In the News June 14
Demands for Reparations Increase in the United States
Pandemic and Prison Orphans
The Lancet medical journal reports over 200,000 children in the United States have lost a parent or caregiver due to the COVID-19 pandemic. Worldwide, the pandemic has orphaned 5.2 million children. The estimates are found in Imperial College London’s orphanhood calculator.[1]
Globally, the study suggests that two out of three children orphaned from COVID-19 are adolescents aged 10 to 17 years. Additionally, in line with evidence that COVID-19 deaths disproportionally affect men, three out of four children worldwide who experienced the death of a parent during the pandemic lost their fathers.
The loss of fathers in the U.S. is compounded with the additional pandemic of mass incarceration where through violence of the social conditions, around 2,000,000 imprisoned men have been ripped from their families leaving thousands of children either with single parents or alone.
The Lancet reports that “pandemic (and prison) orphans” in the U.S. are at increased risk of alcohol and substance abuse, dropping out of school, descending into poverty and committing suicide. Overall, children who experience the loss of a caregiver have an increased risk of poverty, exploitation and sexual violence or abuse, HIV infection, mental health challenges and severe distress, and in some contexts, increased vulnerability to gang involvement and violent extremism.
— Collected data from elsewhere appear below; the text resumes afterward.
===== src/rtl/param_load_updown_counter.sv =====
`default_nettype none
// ============================================================================
// Module   : param_load_updown_counter
// Brief    : WIDTH-bit parallel-load up/down counter with count enable,
//            optional auto-reload from a latched reload value, registered
//            terminal-count flag and state-decoded busy. Serves as a
//            programmable interval / timeout source.
// Revision : 1.0 - initial parametrised release
// ============================================================================
module param_load_updown_counter #(
    parameter int WIDTH = 4
) (
    input  logic             clk,
    input  logic             reset,
    input  logic [WIDTH-1:0] in,
    input  logic             select,
    input  logic             enable,
    input  logic             up_down,
    input  logic             auto_reload,
    output logic [WIDTH-1:0] out,
    output logic             cmpltd,
    output logic             busy
);

    typedef enum logic [1:0] {
        S_IDLE  = 2'd0,
        S_COUNT = 2'd1,
        S_DONE  = 2'd2
    } state_t;

    localparam logic [WIDTH-1:0] C_ALL_ONES = {WIDTH{1'b1}};
    localparam logic [WIDTH-1:0] C_ZERO     = {WIDTH{1'b0}};
    localparam logic [WIDTH-1:0] C_ONE      = {{(WIDTH-1){1'b0}}, 1'b1};

    state_t           r_state;
    logic [WIDTH-1:0] r_out;
    logic             r_cmpltd;
    logic [WIDTH-1:0] r_reload;

    state_t           w_state_nxt;
    logic [WIDTH-1:0] w_out_nxt;
    logic             w_cmpltd_nxt;
    logic [WIDTH-1:0] w_reload_nxt;

    // Terminal value follows the direction input every cycle, so a direction
    // flip mid-count re-targets the terminal and the count never wraps past it.
    logic [WIDTH-1:0] w_term;
    logic [WIDTH-1:0] w_step;

    assign w_term = up_down ? C_ALL_ONES : C_ZERO;
    assign w_step = up_down ? (r_out + C_ONE) : (r_out - C_ONE);

    // State and datapath registers; reset is asynchronous so it clears mid-count.
    always_ff @(posedge clk or posedge reset) begin
        if (reset) begin
            r_state  <= S_IDLE;
            r_out    <= C_ZERO;
            r_cmpltd <= 1'b0;
            r_reload <= C_ZERO;
        end else begin
            r_state  <= w_state_nxt;
            r_out    <= w_out_nxt;
            r_cmpltd <= w_cmpltd_nxt;
            r_reload <= w_reload_nxt;
        end
    end

    // Next-state / next-count logic; a load overrides everything else.
    always_comb begin
        w_state_nxt  = r_state;
        w_out_nxt    = r_out;
        w_cmpltd_nxt = r_cmpltd;
        w_reload_nxt = r_reload;

        if (select) begin
            // Load fully defines the count, no prior reset needed.
            w_out_nxt    = in;
            w_reload_nxt = in;
            w_cmpltd_nxt = (in == w_term);
            w_state_nxt  = S_COUNT;
        end else begin
            case (r_state)
                S_COUNT: begin
                    if (enable) begin
                        if (r_out != w_term) begin
                            w_out_nxt    = w_step;
                            w_cmpltd_nxt = (w_step == w_term);
                        end else if (auto_reload) begin
                            // A reload value equal to terminal parks here with
                            // cmpltd high; that is legal and never goes DONE.
                            w_out_nxt    = r_reload;
                            w_cmpltd_nxt = (r_reload == w_term);
                        end else begin
                            w_cmpltd_nxt = 1'b1;
                            w_state_nxt  = S_DONE;
                        end
                    end
                end
                S_DONE: begin
                    w_cmpltd_nxt = 1'b1;
                end
                default: begin
                    // IDLE holds until a load arrives.
                end
            endcase
        end
    end

    assign out    = r_out;
    assign cmpltd = r_cmpltd;
    assign busy   = (r_state == S_COUNT);

endmodule
`default_nettype wire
Dr Juliette Unwin from Imperial College London says, “Sadly, as high as our estimates of orphanhood and caregiver deaths are, they are likely to be underestimates, and we expect these numbers to grow as more global data on COVID-19 deaths becomes available. For example, WHO estimates accurate data for COVID-19 deaths in Africa are limited, and the real estimates are likely to be 10 times higher than what is currently being reported. Consequently, these under-reported deaths mean that COVID-19-related orphanhood and caregiver loss is also drastically underestimated. Real-time updated data suggests the true totals reached 6.7 million children as of January 2022.” Prior to the COVID-19 pandemic, there were an estimated 140 million orphaned children worldwide.
Henrietta Fore, the former executive director of UNICEF says in a July 2021 statement: “Deprived of parental care, [orphans] can endure physical, psychological, emotional and social harm, with consequences that last a lifetime. These children are also more likely to experience violence, abuse, neglect and exploitation.”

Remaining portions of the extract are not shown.